Monday, January 16, 2006
100 years ago
An old Navy pensioner, Josiah Pearce - the sole survivor of the crew of the yacht Royal George, which carried Queen Victoria and the Prince Consort on their first voyage to Scotland - had expressed the wish that after death he should be buried in a coffin made from the timbers of his old ship, the Royal George laying, forgotten and neglected, in Portsmouth Dockyard. Although in his eighty-fourth year, Pearce was still hale and vigorous, and had recently grumbled at the conductor of a tramcar for stopping the vehicle to allow him to alight. "I joined the service in the same year as King William the Fourth died," he said, "and I have been a pensioner for forty-nine years. I was transferred from the St Vincent to the Royal George, which during the royal trip, was convoyed by the first paddle ships ever built for the Navy." Pearce was proud of the fact that he received special invitations to the funeral of Queen Victoria and the Coronation of King Edward.
50 years ago
Posters of Marilyn Monroe, showing her dress blown high above her knees, had been banned by the Trinidad film censors as "unseemly." Local film distributors, who appealed unsuccessfully against the ban, tried to get round the ban by sticking up the posters there with the controversial parts blackened out, but those had also been withdrawn, as the censors decided they were "more unseemly."
25 years ago
Councillors at Scarborough decided to cull the resort's fast-growing pigeon population.
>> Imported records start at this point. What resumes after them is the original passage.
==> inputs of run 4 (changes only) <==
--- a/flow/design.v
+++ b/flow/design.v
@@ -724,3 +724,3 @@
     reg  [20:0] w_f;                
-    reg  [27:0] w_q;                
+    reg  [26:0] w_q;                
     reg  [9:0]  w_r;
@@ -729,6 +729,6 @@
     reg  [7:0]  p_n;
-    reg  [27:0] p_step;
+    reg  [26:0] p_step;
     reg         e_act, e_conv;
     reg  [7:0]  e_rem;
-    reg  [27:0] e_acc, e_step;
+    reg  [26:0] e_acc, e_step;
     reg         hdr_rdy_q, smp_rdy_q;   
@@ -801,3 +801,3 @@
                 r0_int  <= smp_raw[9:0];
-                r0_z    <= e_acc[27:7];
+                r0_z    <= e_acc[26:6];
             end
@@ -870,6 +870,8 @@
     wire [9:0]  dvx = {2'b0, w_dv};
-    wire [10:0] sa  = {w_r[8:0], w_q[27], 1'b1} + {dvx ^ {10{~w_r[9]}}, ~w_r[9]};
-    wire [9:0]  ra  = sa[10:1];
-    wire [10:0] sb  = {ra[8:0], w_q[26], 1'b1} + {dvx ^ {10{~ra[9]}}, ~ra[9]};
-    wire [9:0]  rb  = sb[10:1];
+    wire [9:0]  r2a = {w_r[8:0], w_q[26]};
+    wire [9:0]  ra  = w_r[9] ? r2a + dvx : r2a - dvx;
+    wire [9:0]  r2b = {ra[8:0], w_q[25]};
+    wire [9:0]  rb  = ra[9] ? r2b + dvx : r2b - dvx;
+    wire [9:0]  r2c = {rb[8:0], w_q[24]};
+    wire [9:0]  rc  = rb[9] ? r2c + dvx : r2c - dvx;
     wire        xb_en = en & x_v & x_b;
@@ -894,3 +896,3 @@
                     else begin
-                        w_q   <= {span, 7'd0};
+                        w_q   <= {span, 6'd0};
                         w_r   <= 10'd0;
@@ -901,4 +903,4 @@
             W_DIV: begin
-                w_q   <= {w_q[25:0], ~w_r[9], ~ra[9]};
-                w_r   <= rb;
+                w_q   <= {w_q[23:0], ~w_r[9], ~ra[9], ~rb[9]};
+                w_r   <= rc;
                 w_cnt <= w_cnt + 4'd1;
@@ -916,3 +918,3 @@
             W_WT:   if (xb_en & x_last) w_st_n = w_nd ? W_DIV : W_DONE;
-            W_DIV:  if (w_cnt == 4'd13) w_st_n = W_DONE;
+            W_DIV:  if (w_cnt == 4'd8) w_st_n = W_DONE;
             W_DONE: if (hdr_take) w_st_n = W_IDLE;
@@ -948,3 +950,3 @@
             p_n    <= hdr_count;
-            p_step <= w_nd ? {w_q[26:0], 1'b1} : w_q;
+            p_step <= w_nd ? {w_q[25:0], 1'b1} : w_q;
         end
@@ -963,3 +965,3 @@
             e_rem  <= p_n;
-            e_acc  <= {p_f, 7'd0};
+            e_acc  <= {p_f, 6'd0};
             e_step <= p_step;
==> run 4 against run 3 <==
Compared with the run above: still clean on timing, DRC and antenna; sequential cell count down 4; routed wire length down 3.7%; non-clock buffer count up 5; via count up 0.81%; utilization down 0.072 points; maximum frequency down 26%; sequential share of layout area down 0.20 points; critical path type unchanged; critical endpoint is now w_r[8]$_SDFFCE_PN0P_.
Source: an optimization exercise on an open RTL-to-GDS flow (aim: small area and a short achievable clock period). Production flows keep margins and buffers that such runs may drop. Function was checked by simulation only, so behaviour that the tests miss may differ from the original. Power is estimated from default activity; no workload was simulated.

==> flow/design.v <==
module vps_aoi222 (
    input  wire a1, a2, b1, b2, c1, c2,
    output wire y
);
    assign y = ~((a1 & a2) | (b1 & b2) | (c1 & c2));
endmodule
module vps_hold (
    input  wire s, sn, d, q,
    output wire y
);
    assign y = (s & d) | (sn & q);
endmodule
module vps_mux8i (
    input  wire       s,
    input  wire [7:0] a, b,
    output wire [7:0] y
);
    assign y = ~(s ? a : b);
endmodule
module vps_mux8 (
    input  wire       s,
    input  wire [7:0] a, b,
    output wire [7:0] y
);
    assign y = s ? a : b;
endmodule
module vps_dec4n (
    input  wire [3:0]  a,
    output wire [15:0] y
);
    genvar i;
    generate
        for (i = 0; i < 16; i = i + 1) begin : g
            assign y[i] = ~(a == i);
        end
    endgenerate
endmodule
module vps_sel16 (
    input  wire        s,
    input  wire [15:0] a, b,
    output wire [15:0] y
);
    assign y = s ? a : b;
endmodule
module vps_wval (
    input  wire       ld, byp,
    input  wire [7:0] p0, p1, p2, p3, wd, r,
    output wire [7:0] y
);
    assign y = ld ? (byp ? wd : (p0 | p1 | p2 | p3)) : r;
endmodule
module vps_wen (
    input  wire lo, hi, lo_n, hi_n,
    output wire we, wen
);
    assign we  = ~(lo_n | hi_n);
    assign wen = ~(lo & hi);
endmodule
module vps_dmwe (
    input  wire st, stall_en, m_ld,
    output wire y
);
    assign y = st & ~(stall_en & m_ld);
endmodule
module vps_engine (
    input  wire        clk,
    input  wire        rst,         
    input  wire        fwd_en,
    input  wire        flush_en,
    input  wire        stall_en,
    output wire [11:0] imem_addr,
    input  wire [17:0] imem_data,
    output wire        rf_we,
    output wire [3:0]  rf_waddr,
    output wire [7:0]  rf_wdata,
    output wire        dm_we,
    output wire [7:0]  dm_addr,
    output wire [7:0]  dm_wdata,
    output wire        flag_z,
    output wire        flag_c,
    output wire        fault
);
    reg [11:0] f_pc;
    reg [17:0] d_ir;
    reg [11:0] d_rel;      
    reg [5:0]  e_opc;
    reg [3:0]  e_ra;
    reg [3:0]  e_rb;
    reg [11:0] e_tgt;      
    reg [7:0]  e_opa;      
    reg [7:0]  e_opb;      
    reg        e_hita;     
    reg        e_hitb;     
    reg        e_fault;    
    reg [7:0]  m_res;      
    reg [7:0]  m_rd0;      
    reg [7:0]  m_rd1;
    reg [7:0]  m_rd2;
    reg [7:0]  m_rd3;
    reg        m_byp;      
    reg        w_val;      
    reg [7:0]  w_addr;
    reg [7:0]  w_data;
    reg        m_z, m_c;
    reg [3:0]  m_rd;
    reg        m_rwe;
    reg        m_ld;
    reg [8*16-1:0]  regs;
    reg [8*256-1:0] dmem;
    genvar k;
    wire [5:0] opc = e_opc;
    wire stall = stall_en & m_ld;
    wire op_add = (opc == 6'd3)  | (opc == 6'd4);
    wire op_sub = (opc == 6'd5)  | (opc == 6'd6);
    wire op_and = (opc == 6'd7)  | (opc == 6'd8);
    wire op_or  = (opc == 6'd9)  | (opc == 6'd10);
    wire op_xor = (opc == 6'd11) | (opc == 6'd12);
    wire op_shl = (opc == 6'd13) | (opc == 6'd14);
    wire op_sar = (opc == 6'd15) | (opc == 6'd16);
    wire op_ld  = (opc == 6'd17) | (opc == 6'd18);
    wire op_st  = (opc == 6'd19) | (opc == 6'd20);
    wire op_rwe = (opc != 6'd0) & (opc <= 6'd18);
    wire op_fwe = (opc >= 6'd3) & (opc <= 6'd12);
    wire op_br  = (opc >= 6'd21) & (opc <= 6'd26);
    wire cond_z  = (opc == 6'd22) | (opc == 6'd25);
    wire cond_nz = (opc == 6'd23) | (opc == 6'd26);
    assign fault = e_fault;
    wire [7:0] e_a = (fwd_en & e_hita) ? m_res : e_opa;
    wire [7:0] e_b = (fwd_en & e_hitb) ? m_res : e_opb;
    wire [8:0] sum  = {1'b0, e_a} + {1'b0, e_b};
    wire [8:0] diff = {1'b0, e_a} - {1'b0, e_b};
    wire       big  = |e_b[7:3];
    wire [7:0] shl_res = big ? 8'd0 : (e_a << e_b[2:0]);
    wire signed [7:0] a_s = e_a;
    wire [7:0] sar_sh  = a_s >>> e_b[2:0];
    wire [7:0] sar_res = big ? {8{e_a[7]}} : sar_sh;
    reg [7:0] e_res;
    always @(*) begin
        case (1'b1)
            op_add: e_res = sum[7:0];
            op_sub: e_res = diff[7:0];
            op_and: e_res = e_a & e_b;
            op_or:  e_res = e_a | e_b;
            op_xor: e_res = e_a ^ e_b;
            op_shl: e_res = shl_res;
            op_sar: e_res = sar_res;
            default: e_res = e_b;    
        endcase
    end
    wire e_c = op_add ? sum[8] : (op_sub ? diff[8] : 1'b0);
    wire [7:0] axb = e_a ^ e_b;
    wire z_add = (axb == {e_a[6:0] | e_b[6:0], 1'b0});
    wire z_eq  = (axb == 8'd0);
    wire z_and = ((e_a & e_b) == 8'd0);
    wire z_or  = ((e_a | e_b) == 8'd0);
    wire e_z = op_add ? z_add : (op_and ? z_and : (op_or ? z_or : z_eq));
    wire taken = ~stall & op_br & ~(cond_z & ~m_z) & ~(cond_nz & m_z);
    wire flush = taken & flush_en;
    wire [255:0] dsel;
    wire [7:0]   e_rd0, e_rd1, e_rd2, e_rd3;    
    generate
        wire [15:0] lo_f, lo_n, hi_f, hi_n, lo, hi;    
        wire [7:0]  bf = e_hitb ? m_res : e_opb;       
        vps_dec4n u_dlf (.a(bf[3:0]), .y(lo_f));
        vps_dec4n u_dln (.a(e_opb[3:0]), .y(lo_n));
        vps_dec4n u_dhf (.a(bf[7:4]), .y(hi_f));
        vps_dec4n u_dhn (.a(e_opb[7:4]), .y(hi_n));
        vps_sel16 u_slo (.s(fwd_en), .a(lo_f), .b(lo_n), .y(lo));
        vps_sel16 u_shi (.s(fwd_en), .a(hi_f), .b(hi_n), .y(hi));
        for (k = 0; k < 256; k = k + 1) begin : g_dsel
            assign dsel[k] = ~(lo[k % 16] | hi[k / 16]);
        end
        for (k = 0; k < 8; k = k + 1) begin : g_rd
            wire [85:0] y;
            genvar j;
            for (j = 0; j < 85; j = j + 1) begin : g_w
                vps_aoi222 u_aoi (
                    .a1(dsel[3*j]),   .a2(dmem[8*(3*j) + k]),
                    .b1(dsel[3*j+1]), .b2(dmem[8*(3*j+1) + k]),
                    .c1(dsel[3*j+2]), .c2(dmem[8*(3*j+2) + k]),
                    .y(y[j])
                );
            end
            assign y[85] = ~(dsel[255] & dmem[8*255 + k]);
            assign e_rd0[k] = ~&y[21:0];
            assign e_rd1[k] = ~&y[42:22];
            assign e_rd2[k] = ~&y[64:43];
            assign e_rd3[k] = ~&y[85:65];
        end
    endgenerate
    assign imem_addr = f_pc;
    assign rf_we     = m_rwe;
    assign rf_waddr  = m_rd;
    vps_wval u_ow (.ld(m_ld), .byp(m_byp), .p0(m_rd0), .p1(m_rd1), .p2(m_rd2), .p3(m_rd3), .wd(w_data), .r(m_res), .y(rf_wdata));
    vps_dmwe u_owe (.st(op_st), .stall_en(stall_en), .m_ld(m_ld), .y(dm_we));
    wire [7:0] oa_f, ob_f;
    vps_mux8 u_oa1 (.s(e_hitb), .a(m_res), .b(e_opb), .y(oa_f));
    vps_mux8i u_oa2 (.s(fwd_en), .a(~oa_f), .b(~e_opb), .y(dm_addr));
    vps_mux8 u_ob1 (.s(e_hita), .a(m_res), .b(e_opa), .y(ob_f));
    vps_mux8i u_ob2 (.s(fwd_en), .a(~ob_f), .b(~e_opa), .y(dm_wdata));
    assign flag_z    = m_z;
    assign flag_c    = m_c;
    wire [7:0] m_wval;
    vps_wval u_w (.ld(m_ld), .byp(m_byp), .p0(m_rd0), .p1(m_rd1), .p2(m_rd2), .p3(m_rd3), .wd(w_data), .r(m_res), .y(m_wval));
    wire       e_we = ~stall & op_st;
    reg        rst_q;
    always @(posedge clk) rst_q <= rst;
    wire [7:0] rf_d = m_wval;
    wire [7:0] dm_d = w_data;
    wire [15:0] wlo, whi;
    generate
        for (k = 0; k < 16; k = k + 1) begin : g_wpre
            assign wlo[k] = rst_q | (w_val & (w_addr[3:0] == k));
            assign whi[k] = rst_q | (w_addr[7:4] == k);
        end
    endgenerate
    generate
        for (k = 0; k < 16; k = k + 1) begin : g_reg
            wire we  = rst_q | (m_rwe & (m_rd == k));
            wire wen = ~we;
            wire [7:0] nxt;
            genvar b;
            for (b = 0; b < 8; b = b + 1) begin : g_b
                vps_hold u_h (.s(we), .sn(wen), .d(rf_d[b]), .q(regs[8*k + b]), .y(nxt[b]));
            end
            always @(posedge clk)
                regs[8*k +: 8] <= nxt;
        end
        for (k = 0; k < 256; k = k + 1) begin : g_dmem
            wire we, wen;
            vps_wen u_we (.lo(wlo[k % 16]), .hi(whi[k / 16]),
                          .lo_n(~wlo[k % 16]), .hi_n(~whi[k / 16]),
                          .we(we), .wen(wen));
            wire [7:0] nxt;
            genvar b;
            for (b = 0; b < 8; b = b + 1) begin : g_b
                vps_hold u_h (.s(we), .sn(wen), .d(dm_d[b]), .q(dmem[8*k + b]), .y(nxt[b]));
            end
            always @(posedge clk)
                dmem[8*k +: 8] <= nxt;
        end
    endgenerate
    wire [5:0] d_opc = d_ir[17:12];
    wire [3:0] d_ra  = d_ir[11:8];
    wire [3:0] d_rb  = d_ir[7:4];
    wire       d_bimm = ~d_opc[0];
    wire [15:0] rsa, rsb;
    wire [7:0]  rda, rdb;
    generate
        for (k = 0; k < 16; k = k + 1) begin : g_rsel
            assign rsa[k] = (d_ra == k);
            assign rsb[k] = (d_rb == k);
        end
        for (k = 0; k < 8; k = k + 1) begin : g_rrd
            wire [5:0] ya, yb;
            genvar j;
            for (j = 0; j < 5; j = j + 1) begin : g_w
                vps_aoi222 u_a (
                    .a1(rsa[3*j]),   .a2(regs[8*(3*j) + k]),
                    .b1(rsa[3*j+1]), .b2(regs[8*(3*j+1) + k]),
                    .c1(rsa[3*j+2]), .c2(regs[8*(3*j+2) + k]),
                    .y(ya[j])
                );
                vps_aoi222 u_b (
                    .a1(rsb[3*j]),   .a2(regs[8*(3*j) + k]),
                    .b1(rsb[3*j+1]), .b2(regs[8*(3*j+1) + k]),
                    .c1(rsb[3*j+2]), .c2(regs[8*(3*j+2) + k]),
                    .y(yb[j])
                );
            end
            assign ya[5] = ~(rsa[15] & regs[8*15 + k]);
            assign yb[5] = ~(rsb[15] & regs[8*15 + k]);
            assign rda[k] = ~&ya;
            assign rdb[k] = ~&yb;
        end
    endgenerate
    wire [7:0] rf_ra = (m_rwe & (m_rd == d_ra)) ? m_wval : rda;
    wire [7:0] rf_rb = (m_rwe & (m_rd == d_rb)) ? m_wval : rdb;
    wire [7:0] hold_a = (m_rwe & (m_rd == e_ra)) ? m_wval : e_opa;
    wire [7:0] hold_b = (m_rwe & (m_rd == e_rb) & opc[0]) ? m_wval : e_opb;
    wire e_wr = op_rwe & ~op_ld;
    always @(posedge clk) begin
        if (rst) begin
            f_pc <= 12'd0;
            d_ir <= 18'd0; d_rel <= 12'd0;
            e_opc <= 6'd0; e_ra <= 4'd0; e_rb <= 4'd0; e_tgt <= 12'd0;
            e_opa <= 8'd0; e_opb <= 8'd0; e_hita <= 1'b0; e_hitb <= 1'b0; e_fault <= 1'b0;
            m_res <= 8'd0; m_rd0 <= 8'd0; m_rd1 <= 8'd0; m_rd2 <= 8'd0; m_rd3 <= 8'd0; m_byp <= 1'b0;
            w_val <= 1'b0; w_addr <= 8'd0; w_data <= 8'd0; m_z <= 1'b0; m_c <= 1'b0; m_rd <= 4'd0;
            m_rwe <= 1'b0; m_ld <= 1'b0;
        end else begin
            m_res <= e_res;
            m_rd0 <= e_rd0;
            m_rd1 <= e_rd1;
            m_rd2 <= e_rd2;
            m_rd3 <= e_rd3;
            m_byp <= w_val & (w_addr == e_b);
            w_val <= e_we;
            if (e_we) begin
                w_addr <= e_b;
                w_data <= e_a;
            end
            m_rd  <= e_ra;
            m_rwe <= ~stall & op_rwe;
            m_ld  <= ~stall & op_ld;
            if (~stall & op_fwe) begin
                m_z <= e_z;
                m_c <= e_c;
            end
            if (stall) begin
                e_opa  <= hold_a;
                e_opb  <= hold_b;
                e_hita <= 1'b0;
                e_hitb <= 1'b0;
            end else begin
                e_opa  <= rf_ra;
                e_opb  <= d_bimm ? d_ir[7:0] : rf_rb;
                e_hita <= e_wr & (e_ra == d_ra);
                e_hitb <= e_wr & (e_ra == d_rb) & ~d_bimm;
                if (flush) begin
                    e_opc <= 6'd0;
                    e_fault <= 1'b0;
                    d_ir  <= 18'd0;
                end else begin
                    e_opc <= d_opc;
                    e_fault <= (d_opc >= 6'd27);
                    d_ir  <= imem_data;
                end
                e_ra  <= d_ra;
                e_rb  <= d_rb;
                e_tgt <= (d_opc >= 6'd24) ? d_rel : d_ir[11:0];
                d_rel <= f_pc + imem_data[11:0];
                f_pc  <= taken ? e_tgt : (f_pc + 12'd1);
            end
        end
    end
endmodule
What follows belongs to an exercise in optimizing a design on an open flow for small area, a short achievable clock period and few clock cycles; a production flow would make more cautious choices.
In this exercise RTL edits were held to simulation tests only and were not proved equivalent to the original.

==> flow/design.v (excerpt) <==
module enigma_core (
    input  wire       clk,
    input  wire       rst,
    input  wire       cfg_we,
    input  wire [2:0] cfg_sel,
    input  wire [4:0] cfg_idx,
    input  wire [4:0] cfg_data,
    input  wire       in_valid,
    input  wire [7:0] in_data,
    output reg        in_ready,
    output wire       out_valid,
    output wire [7:0] out_data,
    input  wire       out_ready
);
Settings: LEC_CHECK=0, CAP_MARGIN=20, CORE_MARGIN=2, CORE_UTILIZATION=40, SLEW_MARGIN=20; clock period 30.0 ns.
standard.sh (not shown) runs the stock make flow with config.mk's settings and CLKGATE_MAP_FILE= SYNTH_SCRIPT=/design/flow/synth_recipe.tcl, a recipe that flattens the netlist after the stock synthesis.
==> flow/flow/run.sh <==
#!/bin/bash
# Layout: the standard flow (standard.sh, unchanged synthesis) with two
# settings changed:
#  - the port buffers are buf_2 cells instead of the delay cells that
#    buffer_ports picks by default (same number of buffers, one per port)
#  - repair_timing aims at SETUP_SLACK_MARGIN ns of setup slack, so the
#    resizer keeps working on paths the 30 ns clock leaves slack on
# The clock period and constraint.sdc are the design's, unchanged.
set -euo pipefail
MARGIN=${MARGIN:-22.8}
bash standard.sh SETUP_SLACK_MARGIN=$MARGIN \
    "BUFFER_PORTS_ARGS=-buffer_cell sky130_fd_sc_hd__buf_2" \
    finish > standard_flow.log 2>&1
Testbench counts at the start, summed over its fixed seeds: cycles 8,408.
Edit:
==> flow/run.sh (new file) <==
#!/bin/bash
# synth_recipe.tcl (not shown) runs the flow's synth.tcl, then flattens the netlist and writes it again
# the make line also repeats each setting of config.mk as NAME=value (left out here)
make -C /OpenROAD-flow-scripts/flow DESIGN_CONFIG=/design/flow/config.mk WORK_HOME=/design/flow/orfs CLKGATE_MAP_FILE= SYNTH_SCRIPT=/design/flow/synth_recipe.tcl finish
removed: flow/flow/run.sh
removed: flow/standard.sh
=>
- worst setup slack gets worse by 0.39 ns
- via count falls slightly
- non-clock buffer count falls by 1
- final area rises slightly
- synthesized area is unchanged


v52:
The RTL this note starts from:
==> flow/design.v <==
module enigma_core (
    input  wire       clk,
    input  wire       rst,
    input  wire       cfg_we,
    input  wire [2:0] cfg_sel,
    input  wire [4:0] cfg_idx,
    input  wire [4:0] cfg_data,
    input  wire       in_valid,
    input  wire [7:0] in_data,
    output reg        in_ready,
    output wire       out_valid,
    output wire [7:0] out_data,
    input  wire       out_ready
);
    reg [129:0] rw0, rw1, rw2, refl, plg;
    reg [4:0]   nt0, nt1, nt2;
    reg [4:0]   pos0, pos1, pos2;
    function [4:0] mod26;
        input [5:0] s;
        begin
            mod26 = (s >= 6'd26) ? s - 6'd26 : s[4:0];
        end
    endfunction
    function [4:0] sub26;
        input [4:0] a;
        input [4:0] b;
        begin
            sub26 = (a >= b) ? a - b : a + 5'd26 - b;
        end
    endfunction
    function [4:0] mux32;
        input [159:0] a;
        input [4:0]   i;
        reg [79:0] b;
        reg [39:0] c;
        reg [19:0] d;
        reg [9:0]  e;
        integer k;
        begin
            for (k = 0; k < 16; k = k + 1)
                b[5*k +: 5] = i[0] ? a[10*k+5 +: 5] : a[10*k +: 5];
            for (k = 0; k < 8; k = k + 1)
                c[5*k +: 5] = i[1] ? b[10*k+5 +: 5] : b[10*k +: 5];
            for (k = 0; k < 4; k = k + 1)
                d[5*k +: 5] = i[2] ? c[10*k+5 +: 5] : c[10*k +: 5];
            for (k = 0; k < 2; k = k + 1)
                e[5*k +: 5] = i[3] ? d[10*k+5 +: 5] : d[10*k +: 5];
            mux32 = i[4] ? e[9:5] : e[4:0];
        end
    endfunction
    function [4:0] rd;
        input [129:0] t;
        input [4:0]   i;
        begin
            rd = mux32({t[129:120], t[129:120], t[129:120], t}, i);
        end
    endfunction
    function [4:0] rd1;
        input [129:0] t;
        input [4:0]   i;
        begin
            rd1 = mux32({t[129:125], t[129:125], t[124:115], t[129:125], t, t[4:0]}, i);
        end
    endfunction
    function [4:0] inv;
        input [129:0] t;
        input [4:0]   v;
        integer k;
        begin
            inv = 5'd0;
            for (k = 1; k < 26; k = k + 1)
                inv = inv | ({5{t[5*k +: 5] == v}} & k[4:0]);
        end
    endfunction
    reg  stall;
    wire adv = ~stall;
    reg       v0;
    reg [4:0] d0;
    reg       cw;
    reg [2:0] cs;
    reg [4:0] ci, cd;
    always @(posedge clk) begin
        if (rst)
            v0 <= 1'b0;
        else if (adv)
            v0 <= in_valid & in_ready & ~in_data[7] & in_data[6];
        if (adv)
            d0 <= in_data[4:0];
        cw <= cfg_we;
        cs <= cfg_sel;
        ci <= cfg_idx;
        cd <= cfg_data;
    end
    wire [4:0] cd_nt = (cd >= 5'd7) ? cd - 5'd7 : cd + 5'd19;
    genvar g;
    generate
        for (g = 0; g < 26; g = g + 1) begin : tbl
            always @(posedge clk) begin
                if (cw && ci == g) begin
                    case (cs)
                        3'd0: rw0[5*g +: 5]  <= cd;
                        3'd1: rw1[5*g +: 5]  <= cd;
                        3'd2: rw2[5*g +: 5]  <= cd;
                        3'd3: refl[5*g +: 5] <= cd;
                        3'd4: plg[5*g +: 5]  <= cd + 5'd1;
                        default: ;
                    endcase
                end
            end
        end
    endgenerate
    always @(posedge clk) begin
        if (cw && cs == 3'd5) begin
            if (ci == 5'd0) nt0 <= cd_nt;
            if (ci == 5'd1) nt1 <= cd_nt;
            if (ci == 5'd2) nt2 <= cd_nt;
        end
    end
    wire let1 = v0 && d0 != 5'd0 && d0 <= 5'd26;
    wire a0 = (pos0 == nt0);
    wire a1 = (pos1 == nt1);
    wire a2 = (pos2 == nt2);
    always @(posedge clk) begin
        if (rst) begin
            pos0 <= 5'd0;
            pos1 <= 5'd0;
            pos2 <= 5'd0;
        end else begin
            if (let1 && adv) begin
                if (a0 | a1) pos0 <= (pos0 == 5'd25) ? 5'd0 : pos0 + 5'd1;
                if (a1 | a2) pos1 <= (pos1 == 5'd25) ? 5'd0 : pos1 + 5'd1;
                pos2 <= (pos2 == 5'd25) ? 5'd0 : pos2 + 5'd1;
            end
            if (cw && cs == 3'd6) begin
                if (ci == 5'd0) pos0 <= cd;
                if (ci == 5'd1) pos1 <= cd;
                if (ci == 5'd2) pos2 <= cd;
            end
        end
    end
    wire [4:0] x1p = rd1(plg, d0);
    wire [4:0] e2  = mod26({1'b0, x1p} + {1'b0, pos2});
    wire [4:0] f2  = rd(rw2, e2);
    reg       v1;
    reg [4:0] f2r;
    always @(posedge clk) begin
        if (rst)
            v1 <= 1'b0;
        else if (adv)
            v1 <= let1;
        if (adv)
            f2r <= f2;
    end
    wire [4:0] e1 = mod26({1'b0, f2r} + {1'b0, pos1});
    wire [4:0] f1 = rd(rw1, e1);
    wire [4:0] e0 = mod26({1'b0, f1} + {1'b0, pos0});
    reg       v2;
    reg [4:0] e0r, p20, p21;
    always @(posedge clk) begin
        if (rst)
            v2 <= 1'b0;
        else if (adv)
            v2 <= v1;
        if (adv) begin
            e0r <= e0;
            p20 <= pos0;
            p21 <= pos1;
        end
    end
    wire [4:0] j0 = inv(rw0, rd(refl, rd(rw0, e0r)));
    reg       v3;
    reg [4:0] j3, p30, p31;
    always @(posedge clk) begin
        if (rst)
            v3 <= 1'b0;
        else if (adv)
            v3 <= v2;
        if (adv) begin
            j3  <= j0;
            p30 <= p20;
            p31 <= p21;
        end
    end
    wire [4:0] i1 = sub26(inv(rw1, sub26(j3, p30)), p31);
    reg       v4;
    reg [4:0] i1r;
    always @(posedge clk) begin
        if (rst)
            v4 <= 1'b0;
        else if (adv)
            v4 <= v3;
        if (adv) begin
            i1r <= i1;
        end
    end
    reg [4:0] p42;
    always @(posedge clk) begin
        if (rst)
            p42 <= 5'd0;
        else if (cw && cs == 3'd6 && ci == 5'd2)
            p42 <= cd;
        else if (adv && v3)
            p42 <= (p42 == 5'd25) ? 5'd0 : p42 + 5'd1;
    end
    wire [4:0] i2 = sub26(inv(rw2, i1r), p42);
    wire [4:0] o1 = rd(plg, i2);         
    reg       qv0, qv1;
    reg [4:0] q0, q1;
    wire      push = v4 & adv;
    assign out_valid = qv0;
    assign out_data  = {3'b011, q0};
    wire stall_n = out_ready ? (qv1 & push) : (qv0 & (qv1 ^ push));
    always @(posedge clk) begin
        if (qv0) begin
            if (out_ready)
                q0 <= qv1 ? q1 : o1;
        end else begin
            q0 <= o1;
        end
        if (push && (out_ready ? qv1 : qv0))
            q1 <= o1;
    end
    always @(posedge clk) begin
        if (rst) begin
            qv0      <= 1'b0;
            qv1      <= 1'b0;
            stall    <= 1'b0;
            in_ready <= 1'b0;
        end else begin
            qv0      <= out_ready ? (qv1 | push) : (qv0 | push);
            qv1      <= stall_n;
            stall    <= stall_n;
            in_ready <= ~stall_n;
        end
    end
endmodule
Mr Roy Ayrton, Environmental Health Director, told the Health and Control Committee that his department had received many complaints about the pigeons. Building contractors had removed 1 tons of pigeon droppings from one building alone in the town centre. Worst affected was Valley Bridge where there was a population estimated at 1,500. There were 30 colonies nesting on private properties in the town. Mr Ayrton said that if steps were not taken the colonies would expand rapidly. Pigeon dirt was blocking eaves and gutters and eroding masonry and pointing, so causing rain penetration. The cull, using drugged bait, was concentrated first on Valley Bridge. The council would spend £300 on the operation.